I propose one of two options:

  1. Remove --allow-empty completely, and permit empty output. From the original commit (http://lists.llvm.org/pipermail/llvm-commits/Week-of-Mon-20140804/229905.html) it was added to allow pure check-not files, but for some reason count 0 didn’t work. It’s possible the motivation no longer applies (I don’t know what these “guard malloc” bots actually are, and whether they still exist). I’m not convinced by this option, since the empty output check may still be useful.

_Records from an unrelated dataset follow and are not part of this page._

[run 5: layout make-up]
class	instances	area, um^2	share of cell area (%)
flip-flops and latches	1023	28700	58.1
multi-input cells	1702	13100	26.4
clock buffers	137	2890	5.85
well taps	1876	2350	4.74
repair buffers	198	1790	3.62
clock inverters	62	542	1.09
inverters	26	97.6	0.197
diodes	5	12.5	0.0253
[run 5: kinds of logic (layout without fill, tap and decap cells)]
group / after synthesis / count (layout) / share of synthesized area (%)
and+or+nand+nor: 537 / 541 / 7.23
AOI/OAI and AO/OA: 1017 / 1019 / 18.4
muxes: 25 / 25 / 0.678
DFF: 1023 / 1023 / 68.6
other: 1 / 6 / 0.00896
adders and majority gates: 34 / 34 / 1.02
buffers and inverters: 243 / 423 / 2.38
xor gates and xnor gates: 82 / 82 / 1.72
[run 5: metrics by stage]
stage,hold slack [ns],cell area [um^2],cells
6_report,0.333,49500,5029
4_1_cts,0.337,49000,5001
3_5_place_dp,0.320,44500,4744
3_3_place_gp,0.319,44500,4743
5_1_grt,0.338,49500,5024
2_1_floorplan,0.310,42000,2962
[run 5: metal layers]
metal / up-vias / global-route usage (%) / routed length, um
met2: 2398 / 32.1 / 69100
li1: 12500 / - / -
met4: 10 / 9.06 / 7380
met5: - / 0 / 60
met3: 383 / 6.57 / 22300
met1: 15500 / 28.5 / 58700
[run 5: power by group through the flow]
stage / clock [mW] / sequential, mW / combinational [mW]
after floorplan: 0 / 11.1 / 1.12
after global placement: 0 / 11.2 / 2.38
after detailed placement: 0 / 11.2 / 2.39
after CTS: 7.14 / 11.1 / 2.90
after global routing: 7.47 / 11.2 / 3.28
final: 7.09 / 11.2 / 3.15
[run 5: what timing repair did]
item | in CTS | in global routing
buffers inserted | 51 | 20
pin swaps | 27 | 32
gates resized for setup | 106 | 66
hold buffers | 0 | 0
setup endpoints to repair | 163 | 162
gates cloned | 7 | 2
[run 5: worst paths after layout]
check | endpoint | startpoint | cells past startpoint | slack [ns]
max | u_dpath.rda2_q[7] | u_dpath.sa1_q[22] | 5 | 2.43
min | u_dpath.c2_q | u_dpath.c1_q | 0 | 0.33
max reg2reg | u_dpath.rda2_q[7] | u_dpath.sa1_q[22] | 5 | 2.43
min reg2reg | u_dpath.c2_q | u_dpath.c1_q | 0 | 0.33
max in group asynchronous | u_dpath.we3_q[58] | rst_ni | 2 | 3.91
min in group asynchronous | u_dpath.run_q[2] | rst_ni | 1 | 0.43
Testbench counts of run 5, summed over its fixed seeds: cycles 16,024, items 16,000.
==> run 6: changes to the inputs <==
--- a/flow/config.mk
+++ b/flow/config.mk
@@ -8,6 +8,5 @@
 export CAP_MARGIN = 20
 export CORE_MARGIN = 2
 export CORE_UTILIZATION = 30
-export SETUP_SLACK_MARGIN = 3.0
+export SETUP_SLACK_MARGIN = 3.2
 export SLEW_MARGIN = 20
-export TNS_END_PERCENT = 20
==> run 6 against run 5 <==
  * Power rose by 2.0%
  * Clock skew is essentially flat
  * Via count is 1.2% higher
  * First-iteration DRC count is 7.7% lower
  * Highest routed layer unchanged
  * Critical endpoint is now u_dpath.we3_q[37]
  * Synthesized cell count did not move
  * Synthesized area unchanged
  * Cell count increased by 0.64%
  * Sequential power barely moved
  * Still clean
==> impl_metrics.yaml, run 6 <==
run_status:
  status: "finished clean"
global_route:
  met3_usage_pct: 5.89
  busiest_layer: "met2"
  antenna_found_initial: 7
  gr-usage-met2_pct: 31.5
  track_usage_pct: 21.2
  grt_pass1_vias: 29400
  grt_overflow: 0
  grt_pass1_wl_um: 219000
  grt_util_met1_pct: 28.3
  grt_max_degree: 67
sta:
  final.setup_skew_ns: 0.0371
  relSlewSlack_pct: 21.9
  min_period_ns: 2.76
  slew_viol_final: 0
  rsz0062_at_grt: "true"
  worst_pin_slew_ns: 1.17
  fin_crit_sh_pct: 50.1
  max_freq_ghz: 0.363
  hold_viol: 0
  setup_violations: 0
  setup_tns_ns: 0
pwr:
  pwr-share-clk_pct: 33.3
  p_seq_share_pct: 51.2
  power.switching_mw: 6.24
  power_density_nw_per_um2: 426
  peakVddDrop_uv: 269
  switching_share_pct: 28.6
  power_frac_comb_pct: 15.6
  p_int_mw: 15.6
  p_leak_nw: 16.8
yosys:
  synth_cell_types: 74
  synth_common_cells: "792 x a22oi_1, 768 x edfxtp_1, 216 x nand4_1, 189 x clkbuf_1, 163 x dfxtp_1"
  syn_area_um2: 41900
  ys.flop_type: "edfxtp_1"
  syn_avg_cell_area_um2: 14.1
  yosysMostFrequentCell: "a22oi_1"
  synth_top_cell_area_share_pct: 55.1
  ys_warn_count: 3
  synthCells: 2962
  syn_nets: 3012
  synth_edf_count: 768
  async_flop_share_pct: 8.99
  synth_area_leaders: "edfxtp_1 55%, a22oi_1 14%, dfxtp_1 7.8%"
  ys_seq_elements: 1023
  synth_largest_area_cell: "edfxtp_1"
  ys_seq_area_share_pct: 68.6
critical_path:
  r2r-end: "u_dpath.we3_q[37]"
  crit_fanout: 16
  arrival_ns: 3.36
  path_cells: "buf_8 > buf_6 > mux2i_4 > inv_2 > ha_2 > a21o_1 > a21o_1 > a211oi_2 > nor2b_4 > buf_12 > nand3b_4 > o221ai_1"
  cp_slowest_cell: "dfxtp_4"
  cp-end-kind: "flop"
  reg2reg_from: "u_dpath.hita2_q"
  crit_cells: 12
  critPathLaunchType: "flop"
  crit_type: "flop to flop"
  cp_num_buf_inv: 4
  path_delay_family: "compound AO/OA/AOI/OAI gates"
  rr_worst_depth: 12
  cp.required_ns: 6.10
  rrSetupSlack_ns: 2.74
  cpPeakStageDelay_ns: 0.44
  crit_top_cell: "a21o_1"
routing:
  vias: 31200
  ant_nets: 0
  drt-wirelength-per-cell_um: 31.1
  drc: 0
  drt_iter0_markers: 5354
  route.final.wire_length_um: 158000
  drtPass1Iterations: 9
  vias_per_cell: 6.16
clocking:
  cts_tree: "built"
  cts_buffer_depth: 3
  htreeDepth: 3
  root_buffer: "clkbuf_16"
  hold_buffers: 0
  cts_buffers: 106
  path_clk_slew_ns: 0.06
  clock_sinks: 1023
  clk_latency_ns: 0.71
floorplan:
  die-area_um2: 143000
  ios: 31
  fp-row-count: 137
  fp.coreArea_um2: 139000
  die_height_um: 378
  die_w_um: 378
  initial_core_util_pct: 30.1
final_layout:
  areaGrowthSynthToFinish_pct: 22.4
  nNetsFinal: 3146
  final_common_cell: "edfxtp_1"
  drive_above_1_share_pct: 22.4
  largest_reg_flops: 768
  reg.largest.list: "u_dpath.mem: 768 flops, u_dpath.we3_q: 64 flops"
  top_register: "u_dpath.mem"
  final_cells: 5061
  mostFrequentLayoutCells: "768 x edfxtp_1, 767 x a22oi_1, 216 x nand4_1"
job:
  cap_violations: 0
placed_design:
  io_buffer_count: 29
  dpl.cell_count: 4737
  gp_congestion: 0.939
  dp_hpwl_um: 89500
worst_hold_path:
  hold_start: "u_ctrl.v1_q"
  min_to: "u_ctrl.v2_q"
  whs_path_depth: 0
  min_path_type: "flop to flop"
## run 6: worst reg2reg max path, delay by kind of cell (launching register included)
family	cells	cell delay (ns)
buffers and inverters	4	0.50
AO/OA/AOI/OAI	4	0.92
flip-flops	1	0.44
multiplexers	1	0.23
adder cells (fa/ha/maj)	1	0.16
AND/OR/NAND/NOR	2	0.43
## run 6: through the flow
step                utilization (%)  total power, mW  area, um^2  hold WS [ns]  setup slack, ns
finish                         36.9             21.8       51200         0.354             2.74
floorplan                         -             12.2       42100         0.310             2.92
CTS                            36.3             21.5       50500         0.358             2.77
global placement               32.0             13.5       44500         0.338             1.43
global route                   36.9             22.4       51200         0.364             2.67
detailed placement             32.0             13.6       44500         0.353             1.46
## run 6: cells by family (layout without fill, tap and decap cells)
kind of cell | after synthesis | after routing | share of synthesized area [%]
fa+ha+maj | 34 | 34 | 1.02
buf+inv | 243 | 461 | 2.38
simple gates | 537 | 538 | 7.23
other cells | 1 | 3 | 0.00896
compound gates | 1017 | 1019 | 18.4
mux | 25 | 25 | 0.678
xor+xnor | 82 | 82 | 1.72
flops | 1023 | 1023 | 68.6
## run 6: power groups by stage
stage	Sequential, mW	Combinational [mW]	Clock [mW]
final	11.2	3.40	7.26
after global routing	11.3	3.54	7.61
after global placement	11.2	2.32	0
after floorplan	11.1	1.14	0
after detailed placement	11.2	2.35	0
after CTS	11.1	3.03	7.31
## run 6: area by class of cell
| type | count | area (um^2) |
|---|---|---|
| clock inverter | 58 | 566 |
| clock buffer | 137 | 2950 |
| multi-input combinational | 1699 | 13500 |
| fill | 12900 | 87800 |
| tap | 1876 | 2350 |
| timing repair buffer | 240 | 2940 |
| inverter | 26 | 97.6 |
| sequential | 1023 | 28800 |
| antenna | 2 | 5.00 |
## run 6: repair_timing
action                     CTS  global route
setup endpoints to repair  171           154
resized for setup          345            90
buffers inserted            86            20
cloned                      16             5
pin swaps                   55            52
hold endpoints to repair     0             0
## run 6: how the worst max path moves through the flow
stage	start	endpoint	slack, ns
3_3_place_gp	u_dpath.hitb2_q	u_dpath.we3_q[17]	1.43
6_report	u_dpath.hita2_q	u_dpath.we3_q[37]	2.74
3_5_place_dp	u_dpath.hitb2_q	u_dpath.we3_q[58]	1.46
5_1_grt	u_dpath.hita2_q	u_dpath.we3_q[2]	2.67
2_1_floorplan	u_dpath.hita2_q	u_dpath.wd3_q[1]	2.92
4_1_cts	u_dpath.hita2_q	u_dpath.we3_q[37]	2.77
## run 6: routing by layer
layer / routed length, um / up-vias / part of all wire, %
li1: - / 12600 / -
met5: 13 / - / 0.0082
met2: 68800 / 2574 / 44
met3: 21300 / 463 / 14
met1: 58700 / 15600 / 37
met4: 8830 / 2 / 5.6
What follows belongs to an exercise in optimizing a design on an open flow for small area and few clock cycles; a production flow would make more cautious choices. The RTL was checked by simulation tests, not by an equivalence proof against the original design. Power figures rest on the tool's default switching activity, not on a simulated workload.

==> module min_max_column_decimator_top, before the edit <==
module min_max_column_decimator_top (
    input  wire logic                                i_clk,
    input  wire logic                                i_rst_n,
    input  wire logic                                i_cfg_we,
    input  wire logic [mmcd_pkg::CFG_IDX_BITS-1:0]   i_cfg_idx,
    input  wire logic [mmcd_pkg::CFG_DATA_BITS-1:0]  i_cfg_data,
    input  wire logic                                i_sample_valid,
    output      logic                                o_sample_ready,
    input  wire logic [mmcd_pkg::SAMPLE_BITS-1:0]    i_sample,
    output      logic                                o_result_valid,
    input  wire logic                                i_result_ready,
    output      logic [mmcd_pkg::COL_BITS-1:0]       o_result_column,
    output      logic [mmcd_pkg::SAMPLE_BITS-1:0]    o_result_low_peak,
    output      logic [mmcd_pkg::SAMPLE_BITS-1:0]    o_result_high_peak,
    output      logic                                o_result_run_last,
    output      logic                                o_result_frame_last
);
    localparam int NB = mmcd_pkg::N_BITS;
    localparam int CB = mmcd_pkg::COL_BITS;
    localparam int SB = mmcd_pkg::SAMPLE_BITS;
    localparam int DB = mmcd_pkg::D_BITS;
    logic [NB-1:0] r_n;        
    logic [CB-1:0] r_wc;       
    logic          r_rs;       
    logic          wr;
    logic [12:0]   wdat;
    logic          clamp;
    logic [CB-1:0] wm1;        
    assign wr   = i_cfg_we && (i_cfg_idx[1] == 1'b0);
    assign wdat = i_cfg_data[12:0];
    always_ff @(posedge i_clk) begin
        if (!i_rst_n) begin
            r_n  <= mmcd_pkg::RESET_TOTAL;
            r_wc <= mmcd_pkg::RESET_WM1;
        end else if (i_cfg_we && i_cfg_idx == 2'd0) begin
            r_n <= (i_cfg_data == '0) ? NB'(1) : i_cfg_data;
        end else if (i_cfg_we && i_cfg_idx == 2'd1) begin
            r_wc <= (wdat == '0) ? '0 : wdat[12] ? '1 : CB'(wdat - 1'b1);
        end
    end
    always_ff @(posedge i_clk) begin
        r_rs <= !i_rst_n || wr;
    end
    assign clamp = (r_n[NB-1:7] == '0) && (r_wc[CB-1:5] >= r_n[6:0]);
    assign wm1   = clamp ? {7'(r_n[6:0] - 1'b1), 5'h1f} : r_wc;
    logic          r_bv;
    logic [SB-1:0] r_bs;
    logic          pop;
    assign o_sample_ready = !r_bv || pop;
    always_ff @(posedge i_clk) begin
        if (!i_rst_n) r_bv <= 1'b0;
        else          r_bv <= (r_bv && !pop) || i_sample_valid;
    end
    always_ff @(posedge i_clk) begin
        if (o_sample_ready) r_bs <= i_sample;
    end
    function automatic logic [DB-1:0] add_d(input logic [DB-1:0] a,
                                            input logic [DB-1:0] b,
                                            input logic          ci);
        logic cy;
        cy = ci;
        for (int k = 0; k < DB; k++) begin
            add_d[k] = a[k] ^ b[k] ^ cy;
            cy       = (a[k] & b[k]) | (cy & (a[k] ^ b[k]));
        end
    endfunction
    function automatic logic lt_s(input logic [SB-1:0] a, input logic [SB-1:0] b);
        logic bw, ak, bk;
        bw = 1'b0;
        for (int k = 0; k < SB; k++) begin
            ak = (k == SB-1) ? !a[k] : a[k];
            bk = (k == SB-1) ? !b[k] : b[k];
            bw = (!ak & bk) | ((!ak | bk) & bw);
        end
        lt_s = bw;
    endfunction
    logic [DB-1:0] r_d;
    logic [CB-1:0] r_c;
    logic          r_has;
    logic          r_lastc;    
    logic          r_nle;      
    logic          r_rs2;      
    logic [SB-1:0] r_min, r_max;
    logic          close, fin, pen, emit, fire, take, sel;
    logic [DB-1:0] a_op, n_op, t, u;
    logic [CB-1:0] c_p1;
    logic [SB-1:0] s;
    assign s     = r_bs;
    assign close = !r_d[DB-1];
    assign fin   = close && r_lastc;
    assign c_p1  = r_c + 1'b1;
    assign pen   = (c_p1 == wm1);
    assign a_op = r_rs ? '0 : r_d;
    assign n_op = (close || r_rs) ? ~{1'b0, r_n} : '0;
    assign t    = a_op + n_op + DB'(close && !r_rs);
    assign u    = add_d(t, DB'(wm1), 1'b1);
    assign take = t[DB-1];
    assign sel  = r_rs || !close || (take && !r_lastc);
    assign emit = !r_rs && close && (r_lastc || r_bv);
    assign fire = !r_rs && (emit ? i_result_ready : r_bv);
    assign pop  = fire && !fin && sel;
    always_ff @(posedge i_clk) begin
        if (r_rs || fire) begin
            r_d   <= sel ? u : t;
            r_has <= sel && !r_rs;
        end
    end
    always_ff @(posedge i_clk) begin
        r_rs2 <= r_rs;
        if (r_rs2) r_nle <= !r_d[DB-1] || (&r_d);
    end
    always_ff @(posedge i_clk) begin
        if (r_rs || (fire && close)) begin
            r_c     <= (r_rs || fin) ? '0 : c_p1;
            r_lastc <= (r_rs || fin) ? (wm1 == '0) : pen;
        end
    end
    always_ff @(posedge i_clk) begin
        if (pop) begin
            if (close || !r_has || lt_s(s, r_min)) r_min <= s;
            if (close || !r_has || lt_s(r_max, s)) r_max <= s;
        end
    end
    assign o_result_valid      = emit;
    assign o_result_column     = r_c;
    assign o_result_low_peak   = r_has ? r_min : '0;
    assign o_result_high_peak  = r_has ? r_max : '0;
    assign o_result_run_last   = fin || (take && !(pen && r_nle));
    assign o_result_frame_last = r_lastc;
endmodule
export LEC_CHECK = 0
export CAP_MARGIN = 20
export CORE_MARGIN = 2
export CORE_UTILIZATION = 40
export CTS_BUF_LIST = sky130_fd_sc_hd__clkbuf_8
export SLEW_MARGIN = 20
create_clock -name core_clock -period 10.0 [get_ports {i_clk}]
standard.sh (not shown) runs the stock make flow with config.mk's settings and CLKGATE_MAP_FILE= SYNTH_SCRIPT=/design/flow/synth_recipe.tcl, a recipe that flattens the netlist after the stock synthesis.
==> flow/flow/run.sh <==
#!/bin/bash
# The standard layout (the standard.sh: standard synthesis, floorplan, place, CTS, route),
# with one change: buffer_ports gives each input and output port a sky130_fd_sc_hd__buf_1
# rather than the default buffer cell. Make's full output goes to standard.log here; ORFS's own
# per-step logs stay under orfs/logs.
set -euo pipefail
export BUFFER_PORTS_ARGS="-buffer_cell sky130_fd_sc_hd__buf_1"
bash standard.sh > standard.log 2>&1
Testbench counts at the start, summed over its fixed seeds: cycles 149,558.
Edit:
--- a/flow/design.v
+++ b/flow/design.v
@@ -65,62 +65,79 @@
         if (!i_rst_n) r_bv <= 1'b0;
         else          r_bv <= (r_bv && !pop) || i_sample_valid;
     end
     always_ff @(posedge i_clk) begin
         if (o_sample_ready) r_bs <= i_sample;
     end
-    function automatic logic [DB-1:0] add_d(input logic [DB-1:0] a,
-                                            input logic [DB-1:0] b,
-                                            input logic          ci);
+    function automatic logic [13:0] add_lo(input logic [13:0] a,
+                                           input logic [13:0] b,
+                                           input logic        ci);
         logic cy;
         cy = ci;
-        for (int k = 0; k < DB; k++) begin
-            add_d[k] = a[k] ^ b[k] ^ cy;
-            cy       = (a[k] & b[k]) | (cy & (a[k] ^ b[k]));
+        for (int k = 0; k < 14; k++) begin
+            add_lo[k] = a[k] ^ b[k] ^ cy;
+            cy        = (a[k] & b[k]) | (cy & (a[k] ^ b[k]));
         end
     endfunction
     function automatic logic lt_s(input logic [SB-1:0] a, input logic [SB-1:0] b);
         logic bw, ak, bk;
         bw = 1'b0;
         for (int k = 0; k < SB; k++) begin
             ak = (k == SB-1) ? !a[k] : a[k];
             bk = (k == SB-1) ? !b[k] : b[k];
             bw = (!ak & bk) | ((!ak | bk) & bw);
         end
         lt_s = bw;
     endfunction
+    function automatic logic lt_c(input logic [CB-1:0] a, input logic [CB-1:0] b);
+        logic bw;
+        bw = 1'b0;
+        for (int k = 0; k < CB; k++) begin
+            bw = (!a[k] & b[k]) | ((!a[k] | b[k]) & bw);
+        end
+        lt_c = bw;
+    endfunction
     logic [DB-1:0] r_d;
     logic [CB-1:0] r_c;
     logic          r_has;
     logic          r_lastc;    
     logic          r_nle;      
     logic          r_rs2;      
     logic [SB-1:0] r_min, r_max;
     logic          close, fin, pen, emit, fire, take, sel;
-    logic [DB-1:0] a_op, n_op, t, u;
     logic [CB-1:0] c_p1;
     logic [SB-1:0] s;
     assign s     = r_bs;
     assign close = !r_d[DB-1];
     assign fin   = close && r_lastc;
     assign c_p1  = r_c + 1'b1;
     assign pen   = (c_p1 == wm1);
-    assign a_op = r_rs ? '0 : r_d;
-    assign n_op = (close || r_rs) ? ~{1'b0, r_n} : '0;
-    assign t    = a_op + n_op + DB'(close && !r_rs);
-    assign u    = add_d(t, DB'(wm1), 1'b1);
-    assign take = t[DB-1];
+    assign take = (r_n[NB-1:CB] != '0) || lt_c(r_d[CB-1:0], r_n[CB-1:0]);
     assign sel  = r_rs || !close || (take && !r_lastc);
+    localparam int LB = 13;
+    localparam int HB = DB - LB;
+    logic [LB-1:0] a_lo, n_lo, w_lo, s_lo, k_lo;
+    logic [LB:0]   lo;
+    logic [HB-1:0] h_op, hi;
+    logic          gn, gw;
+    assign a_lo = r_rs ? '0 : r_d[LB-1:0];
+    assign gn   = r_rs || (fire && close);
+    assign gw   = r_rs || (fire && sel);
+    assign n_lo = gn ? ~r_n[LB-1:0] : '0;
+    assign w_lo = gw ? LB'(wm1) : '0;                 
+    assign s_lo = a_lo ^ n_lo ^ w_lo;
+    assign k_lo = (a_lo & n_lo) | (a_lo & w_lo) | (n_lo & w_lo);
+    assign lo   = add_lo({1'b0, s_lo}, {k_lo, gw}, fire && close);
+    assign h_op = gn ? {1'b1, ~r_n[NB-1:LB]} : r_d[DB-1:LB];
+    assign hi   = h_op + HB'(lo[LB]);
     assign emit = !r_rs && close && (r_lastc || r_bv);
     assign fire = !r_rs && (emit ? i_result_ready : r_bv);
     assign pop  = fire && !fin && sel;
     always_ff @(posedge i_clk) begin
-        if (r_rs || fire) begin
-            r_d   <= sel ? u : t;
-            r_has <= sel && !r_rs;
-        end
+        r_d <= {hi, lo[LB-1:0]};
+        if (r_rs || fire) r_has <= sel && !r_rs;
     end
     always_ff @(posedge i_clk) begin
         r_rs2 <= r_rs;
         if (r_rs2) r_nle <= !r_d[DB-1] || (&r_d);
     end
     always_ff @(posedge i_clk) begin
The new run completed without violations.
Maximum frequency fell by 2.5%.
Wire length decreases by about 3.7%.
Hold slack improved by 0.014 ns.
Clock skew goes down by 0.0078 ns.
Power is lower by 30%.
Synthesized area goes down by about 10%.
Clock-buffer cell count shrinks by 1.
Clock power went down by about 9%.
Design area fell by about 10%.
Worst setup slack gets worse by 0.22 ns.
Core utilization increases by 0.51 points.
Testbench counts after the change, summed over its fixed seeds: cycles 149,558.

-- re-timing with driven ports --
Ports are ideal in the flow. The routed layouts listed here were re-timed in OpenROAD.
Step 1 sets driving cells, clkbuf_16 on the clock port and buf_2 on the other inputs (assumed; they add their load-dependent delay and slew).
Step 2 also shifts input and output timing later by t, the mid clock arrival at the registers, as if the neighbouring blocks saw the same clock.
a / b / c = no drivers / after step 1 / after step 2; a / b = the first two.
run | shift t [ns] | setup WS [ns] | hold WS [ns]
the first run | 0.481 | 1.320 / 1.320 / 1.320 | 0.429 / 0.429 / 0.429
the second run | 0.477 | 1.096 / 1.080 / 0.603 | 0.443 / 0.443 / 0.443
After both steps setup and hold are still met in every run listed. For the second run, which loses most, drivers alone change the setup slack by -0.016 ns; drivers and shift together by -0.493 ns.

  2. Have --allow-empty imply --implicit-check-not={{.}}. I’d probably rename the option to --expect-empty or something similar. This wouldn’t allow the case where a user doesn’t care whether the output is actually empty or not, as long as it doesn’t have a specific string, but I haven’t come across any such test yet myself, nor do I think such tests are especially robust (see my example above), so this would be my preferred option.

Thoughts?

James

I assume the "guard malloc" issue still exists - reading
https://developer.apple.com/library/archive/documentation/Performance/Conceptual/ManagingMemory/Articles/MallocDebug.html
- I'm guessing what happens is that some bots are running with the
feature enabled and Clang/LLVM's tendency to never release some memory
may be being flagged as memory leaks, so the processes print some
debugging output about those leaks. (I'm /guessing/ if that's the
case, people aren't especially intentionally running LLVM with these
checks enabled (because they'd be too noisy to be actionable on every
failure - but maybe they're still usable enough if you only look when
you're investigating some other failure) but maybe have them enabled
for all development work)

So I think (2) would not address the motivation for the original
feature, which I /think/ is probably still a valid motivation. (CC'd
Bogner to weigh in here)

And (1) doesn't necessarily seem like an improvement to me - still
seems like a good chance of accidentally empty output being
problematic and the sort of thing we'd want to opt-in to rather than
have by default.

(that said - the existence of mechanisms that lead to extra output
from LLVM programs under test seems a bit problematic to me - so if
Bogner/others are up for making that not a thing, that'd be nice
probably (perhaps the noisy output cases (leaks, rather than actual
memory corruption/UB) can be disabled?))

(Sorry for the duplicate. Original didn’t make it to the list)

I don’t specifically remember what the relationship between `guard malloc` and `count 0` was here, but I’m pretty sure it was related to the count part more so than the llvm tools. Option (2) sounds like it avoids the “rely on external tools that may differ between environments” problem, and the rest of James’ motivation makes sense, so it sounds like the best way forward to me.

Thanks for the comments. I’ll look into option 2) in more detail in the next few weeks once I get a chance, if there are no further comments.